PROBLEM REQUIREMENTS
Search the data below for lines that include the word "pulse" and state how many there are, nothing else.

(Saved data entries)
##########
<file path="config.mk">
export PLATFORM = sky130hd
export DESIGN_NAME = vlc_layer_ctrl
export DESIGN_NICKNAME = d
export VERILOG_FILES = /design/src/design/vlc_pkg.sv /design/src/design/vlc_event_flags.sv /design/src/design/vlc_mask_bits.sv /design/src/design/vlc_layer_ctrl.sv
export SDC_FILE = /design/constraint.sdc
export NUM_CORES = 1
export LEC_CHECK = 0
export BUFFER_PORTS_ARGS = -buffer_cell sky130_fd_sc_hd__clkbuf_2
export CORE_ASPECT_RATIO = 0.75
export CORE_MARGIN = 2
export CORE_UTILIZATION = 53
export DETAILED_ROUTE_END_ITERATION = 16
export GPL_ROUTABILITY_DRIVEN = 0
export GPL_TIMING_DRIVEN = 0
export PLACE_DENSITY_LB_ADDON = 0.15
export SYNTH_ARGS = -nofsm -noshare
export SYNTH_HDL_FRONTEND = slang
export SYNTH_HIERARCHICAL = 1
export SYNTH_SLANG_ARGS = --single-unit
</file>
<file path="constraint.sdc">
create_clock -name clk -period 4.35 [get_ports clk]
set_input_delay 0.87 -clock clk [delete_from_list [all_inputs] [get_ports clk]]
set_output_delay 0.87 -clock clk [all_outputs]
set_load 0.02 [all_outputs]
</file>
**src/hdl/pec_pkg.sv**
```systemverilog
// constants shared by the link event counter block
package pec_pkg;

  // ***************************************************************
  // counter geometry
  // ***************************************************************
  localparam int NUM_CNT = 11;
  localparam int CNT_W   = 16;

  // significant-width codes for identifier bits 14:12
  localparam logic [2:0] WCODE_16 = 3'h1;
  localparam logic [2:0] WCODE_32 = 3'h2;
  localparam logic [2:0] WCODE_48 = 3'h3;
  localparam logic [2:0] WCODE_64 = 3'h4;

  // identifier bit positions
  localparam int ID_VENDOR_BIT = 15;
  localparam int ID_WIDTH_LSB  = 12;
  localparam int ID_CODE_W     = 12;

  // counter codes, identifier bits 11:0
  localparam logic [11:0] CODE_END      = 12'h000;
  localparam logic [11:0] CODE_ICRC     = 12'h001;
  localparam logic [11:0] CODE_DATA_ALL = 12'h002;
  localparam logic [11:0] CODE_DATA_TX  = 12'h003;
  localparam logic [11:0] CODE_DATA_RX  = 12'h004;
  localparam logic [11:0] CODE_ND_ALL   = 12'h005;
  localparam logic [11:0] CODE_ND_TX    = 12'h006;
  localparam logic [11:0] CODE_ND_RX    = 12'h007;
  localparam logic [11:0] CODE_PHY_RDY  = 12'h009;
  localparam logic [11:0] CODE_SIG_FIS  = 12'h00a;
  localparam logic [11:0] CODE_RX_CRC   = 12'h00b;
  localparam logic [11:0] CODE_RX_OTHER = 12'h00d;

  // slot index of each counter in the bank
  localparam int I_ICRC     = 0;
  localparam int I_DATA_ALL = 1;
  localparam int I_DATA_TX  = 2;
  localparam int I_DATA_RX  = 3;
  localparam int I_ND_ALL   = 4;
  localparam int I_ND_TX    = 5;
  localparam int I_ND_RX    = 6;
  localparam int I_PHY_RDY  = 7;
  localparam int I_SIG_FIS  = 8;
  localparam int I_RX_CRC   = 9;
  localparam int I_RX_OTHER = 10;

  // full 16-bit identifier, all counters standard and 16 bits wide
  localparam logic [15:0] ID_END = 16'h0000;
  localparam logic [NUM_CNT-1:0][11:0] CODES = {
    CODE_RX_OTHER, CODE_RX_CRC, CODE_SIG_FIS, CODE_PHY_RDY,
    CODE_ND_RX, CODE_ND_TX, CODE_ND_ALL, CODE_DATA_RX,
    CODE_DATA_TX, CODE_DATA_ALL, CODE_ICRC};

  // ***************************************************************
  // log page word stream (16-bit words, bytes 0..509)
  // ***************************************************************
  localparam int         IDX_W       = 8;
  localparam logic [7:0] HDR_WORDS   = 8'h02;
  localparam logic [7:0] ENTRY_WORDS = 8'h16;
  localparam logic [7:0] LAST_IDX    = 8'hfe;
  localparam logic [CNT_W-1:0] CNT_RESET = 16'h0000;
  localparam logic [CNT_W-1:0] CNT_MAX   = 16'hffff;

  typedef enum logic [0:0] {
    PEC_IDLE,
    PEC_SEND
  } pec_state_t;

endpackage

```
**src/hdl/pec_event_log.sv**
```systemverilog
// link event counter bank and its log page word stream
`timescale 1ns/1ps
// Behaviour
// - each log entry starts with a 16-bit identifier, value follows
// - unused slots after the entries are filled with identifier zero
// - unimplemented optional counters never appear in the page
// - a zero value means no event of that kind was recorded
// - entry order is free; bank order is used
// - identifier bits 14:12 carry width code, 1h means 16 bits
// - every value occupies a whole multiple of sixteen bits
// - bit 15 marks vendor counters; none here, so bit 15 is zero
// - identifier zero is a terminator with no value after it
// - counter 001h counts commands ending with error and crc bits set
// - counter 002h counts data frames refused in either direction
// - counter 003h counts sent data frames the host refused
// - counter 004h counts received data frames the device refused
// - counter 005h counts refused non-data frames both ways, retries too
// - counter 006h counts sent non-data frames refused, with retries
// - counter 007h counts received non-data frames refused, retries too
// - counter 009h counts each link not-ready to ready change
// - counter 00Ah counts reset signature frames the host acknowledged
// - counter 00Bh counts received frames refused for crc error
// - counter 00Dh counts received frames refused for other causes
// - retry and per-cause counters 008h, 00Fh to 013h are absent
// - transmitted means device to host, received means host to device
// - counters stop at maximum and never wrap
// - a self-test activation frame clears every counter
// - log read with clear flag returns values, then clears counters
// - counters survive link and soft resets, not power loss
module pec_event_log (
  // clock and power-up reset
  input  wire logic        sys_clk,
  input  wire logic        rst,
  // command completion
  input  wire logic        cmd_done,
  input  wire logic        cmd_status_err,
  input  wire logic        cmd_err_icrc,
  // frames sent by the device and answered by the host
  input  wire logic        tx_rerr,
  input  wire logic        tx_is_data,
  // frames received by the device and refused by it
  input  wire logic        rx_rerr,
  input  wire logic        rx_is_data,
  input  wire logic        rx_crc_cause,
  // link state
  input  wire logic        phy_ready,
  // reset signature frame
  input  wire logic        sig_fis_done,
  input  wire logic        sig_fis_rok,
  // counter clear by self-test activation frame
  input  wire logic        bist_activate,
  // log page read request
  input  wire logic        log_req,
  input  wire logic        log_clear,
  // log page word stream
  output logic             word_valid,
  input  wire logic        word_ready,
  output logic      [15:0] word_data,
  output logic             word_last,
  output logic             log_busy
);

  // ***************************************************************
  // event decode
  // ***************************************************************
  // tx_* are device-to-host items, rx_* host-to-device items
  wire tx_data_ev = tx_rerr && tx_is_data;
  wire tx_nd_ev   = tx_rerr && !tx_is_data;
  wire rx_data_ev = rx_rerr && rx_is_data;
  wire rx_nd_ev   = rx_rerr && !rx_is_data;
  wire phy_rise;

  // both directions may report in one cycle; the two-way counters
  // take one count per cycle and owe the rest to the next cycles
  logic                        data_all_ev;
  logic                        nd_all_ev;
  logic [pec_pkg::NUM_CNT-1:0] ev;

  assign ev[pec_pkg::I_ICRC] =
    cmd_done && cmd_status_err && cmd_err_icrc;
  assign ev[pec_pkg::I_DATA_ALL] = data_all_ev;
  assign ev[pec_pkg::I_DATA_TX]  = tx_data_ev;
  assign ev[pec_pkg::I_DATA_RX]  = rx_data_ev;
  // each refused retry arrives as its own pulse
  assign ev[pec_pkg::I_ND_ALL]   = nd_all_ev;
  assign ev[pec_pkg::I_ND_TX]    = tx_nd_ev;
  assign ev[pec_pkg::I_ND_RX]    = rx_nd_ev;
  assign ev[pec_pkg::I_PHY_RDY]  = phy_rise;
  assign ev[pec_pkg::I_SIG_FIS]  = sig_fis_done && sig_fis_rok;
  assign ev[pec_pkg::I_RX_CRC]   = rx_rerr && rx_crc_cause;
  assign ev[pec_pkg::I_RX_OTHER] = rx_rerr && !rx_crc_cause;

  pec_rise_det u_phy_rise (
    .sys_clk (sys_clk),
    .rst     (rst),
    .level   (phy_ready),
    .rise    (phy_rise)
  );

  // ***************************************************************
  // read sequencer state
  // ***************************************************************
  pec_pkg::pec_state_t state_q;
  pec_pkg::pec_state_t state_d;
  logic [pec_pkg::IDX_W-1:0] idx_q;
  logic [pec_pkg::IDX_W-1:0] idx_d;
  logic                      valid_q;
  logic                      valid_d;
  logic [15:0]               data_q;
  logic [15:0]               data_d;
  logic                      last_q;
  logic                      last_d;
  logic                      clr_pend_q;
  logic                      clr_pend_d;

  wire start    = (state_q == pec_pkg::PEC_IDLE) && log_req;
  wire take     = valid_q && word_ready;
  wire finish   = take && last_q;
  // clear after the final word leaves, so the page shows old values
  wire read_clr = finish && clr_pend_q;
  wire cnt_clr  = bist_activate || read_clr;

  // ***************************************************************
  // counter bank
  // ***************************************************************
  // owed counts for the two-way counters; two bits cover far longer
  // runs of double reports than the link can produce back to back
  logic [1:0] data_owe_q;
  logic [1:0] data_owe_d;
  logic [1:0] nd_owe_q;
  logic [1:0] nd_owe_d;
  wire  [2:0] data_sum  = {1'h0, data_owe_q} + {2'h0, tx_data_ev}
                          + {2'h0, rx_data_ev};
  wire  [2:0] nd_sum    = {1'h0, nd_owe_q} + {2'h0, tx_nd_ev}
                          + {2'h0, rx_nd_ev};
  wire  [2:0] data_left = data_sum - 3'h1;
  wire  [2:0] nd_left   = nd_sum - 3'h1;

  // owed counts predate a clear and are dropped with it
  assign data_all_ev = cnt_clr ? (tx_data_ev || rx_data_ev)
                               : (data_sum != 3'h0);
  assign nd_all_ev   = cnt_clr ? (tx_nd_ev || rx_nd_ev)
                               : (nd_sum != 3'h0);
  assign data_owe_d  = cnt_clr ? {1'h0, tx_data_ev && rx_data_ev} :
                       (data_sum == 3'h0) ? 2'h0 :
                       (data_left > 3'h3) ? 2'h3 : data_left[1:0];
  assign nd_owe_d    = cnt_clr ? {1'h0, tx_nd_ev && rx_nd_ev} :
                       (nd_sum == 3'h0) ? 2'h0 :
                       (nd_left > 3'h3) ? 2'h3 : nd_left[1:0];

  always_ff @(posedge sys_clk or posedge rst) begin
    if (rst) begin
      data_owe_q <= 2'h0;
      nd_owe_q   <= 2'h0;
    end else begin
      data_owe_q <= data_owe_d;
      nd_owe_q   <= nd_owe_d;
    end
  end

  // only power-up reset reaches the bank; link and soft resets do not
  // enter this block at all
  logic [pec_pkg::NUM_CNT-1:0][pec_pkg::CNT_W-1:0] cnt_val;
  logic [pec_pkg::NUM_CNT-1:0][pec_pkg::CNT_W-1:0] snap_q;

  genvar g;
  generate
    for (g = 0; g < pec_pkg::NUM_CNT; g++) begin : g_cnt
      pec_counter #(
        .W (pec_pkg::CNT_W)
      ) u_cnt (
        .sys_clk (sys_clk),
        .rst     (rst),
        .clr     (cnt_clr),
        .inc     (ev[g]),
        .value   (cnt_val[g])
      );
    end
  endgenerate

  // values are frozen at request time so the page is consistent
  always_ff @(posedge sys_clk or posedge rst) begin
    if (rst) begin
      snap_q <= '0;
    end else if (start) begin
      snap_q <= cnt_val;
    end
  end

  // ***************************************************************
  // word selection
  // ***************************************************************
  // page word n holds bytes 2n and 2n+1; words 0..1 are the reserved
  // header, then identifier/value pairs, then zero fill
  wire [pec_pkg::IDX_W-1:0] sel_idx  = start ? '0 : idx_q + 8'h01;
  wire                      in_entry =
    (sel_idx >= pec_pkg::HDR_WORDS) &&
    (sel_idx < pec_pkg::HDR_WORDS + pec_pkg::ENTRY_WORDS);
  wire [pec_pkg::IDX_W-1:0] ent_off  = sel_idx - pec_pkg::HDR_WORDS;
  wire [3:0]                ent_num  = ent_off[4:1];
  wire                      ent_val  = ent_off[0];
  wire                      last_sel = (sel_idx == pec_pkg::LAST_IDX);
  wire [pec_pkg::CNT_W-1:0] snap_sel =
    start ? cnt_val[ent_num] : snap_q[ent_num];

  // identifier: standard range, 16-bit width code, counter code
  wire [15:0] id_sel = {1'b0,
                        pec_pkg::WCODE_16,
                        pec_pkg::CODES[ent_num]};

  logic [15:0] word_sel;

  // values fill a full 16-bit word, the counter width itself
  always_comb begin
    word_sel = pec_pkg::ID_END;
    if (in_entry) begin
      word_sel = ent_val ? snap_sel : id_sel;
    end
  end
  // the first zero word after the entries is the terminator
  // only implemented counters are listed, in bank order
  // retry and per-cause codes are never emitted
  // the bank never holds a nonzero value without an event

  // ***************************************************************
  // read sequencer
  // ***************************************************************
  always_comb begin
    state_d    = state_q;
    idx_d      = idx_q;
    valid_d    = valid_q;
    data_d     = data_q;
    last_d     = last_q;
    clr_pend_d = clr_pend_q;
    case (state_q)
      pec_pkg::PEC_IDLE: begin
        if (log_req) begin
          state_d    = pec_pkg::PEC_SEND;
          idx_d      = '0;
          valid_d    = 1'b1;
          data_d     = word_sel;
          last_d     = 1'b0;
          clr_pend_d = log_clear;
        end
      end
      pec_pkg::PEC_SEND: begin
        if (finish) begin
          state_d    = pec_pkg::PEC_IDLE;
          valid_d    = 1'b0;
          data_d     = '0;
          last_d     = 1'b0;
          clr_pend_d = 1'b0;
        end else if (take) begin
          idx_d  = sel_idx;
          data_d = word_sel;
          last_d = last_sel;
        end
      end
      default: begin
        state_d = pec_pkg::PEC_IDLE;
        valid_d = 1'b0;
      end
    endcase
  end

  always_ff @(posedge sys_clk or posedge rst) begin
    if (rst) begin
      state_q    <= pec_pkg::PEC_IDLE;
      idx_q      <= '0;
      valid_q    <= 1'b0;
      data_q     <= '0;
      last_q     <= 1'b0;
      clr_pend_q <= 1'b0;
    end else begin
      state_q    <= state_d;
      idx_q      <= idx_d;
      valid_q    <= valid_d;
      data_q     <= data_d;
      last_q     <= last_d;
      clr_pend_q <= clr_pend_d;
    end
  end

  // ***************************************************************
  // outputs
  // ***************************************************************
  assign word_valid = valid_q;
  assign word_data  = data_q;
  assign word_last  = last_q;
  assign log_busy   = valid_q;

endmodule

```
**src/hdl/pec_counter.sv**
```systemverilog
// one saturating event counter
`timescale 1ns/1ps
module pec_counter #(
  parameter int W = 16
) (
  // clock and reset
  input  wire logic         sys_clk,
  input  wire logic         rst,
  // control
  input  wire logic         clr,
  input  wire logic         inc,
  // value
  output logic      [W-1:0] value
);

  logic [W-1:0] cnt_q;
  logic [W-1:0] cnt_d;
  wire          at_max = &cnt_q;

  // a clear and an event in the same cycle leave one count behind
  always_comb begin
    cnt_d = cnt_q;
    if (clr) begin
      cnt_d = inc ? W'(1) : '0;
    end else if (inc && !at_max) begin
      cnt_d = cnt_q + W'(1);
    end
  end

  always_ff @(posedge sys_clk or posedge rst) begin
    if (rst) begin
      cnt_q <= '0;
    end else begin
      cnt_q <= cnt_d;
    end
  end

  assign value = cnt_q;

endmodule

```
**src/hdl/pec_rise_det.sv**
```systemverilog
// rising edge detector for a level input
`timescale 1ns/1ps
module pec_rise_det (
  // clock and reset
  input  wire logic sys_clk,
  input  wire logic rst,
  // level in, pulse out
  input  wire logic level,
  output logic      rise
);

  logic level_q;

  // reset low so a link already up at power-up is counted as one rise
  always_ff @(posedge sys_clk or posedge rst) begin
    if (rst) begin
      level_q <= 1'b0;
    end else begin
      level_q <= level;
    end
  end

  assign rise = level && !level_q;

endmodule

```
##########
RESPONSE BOX
2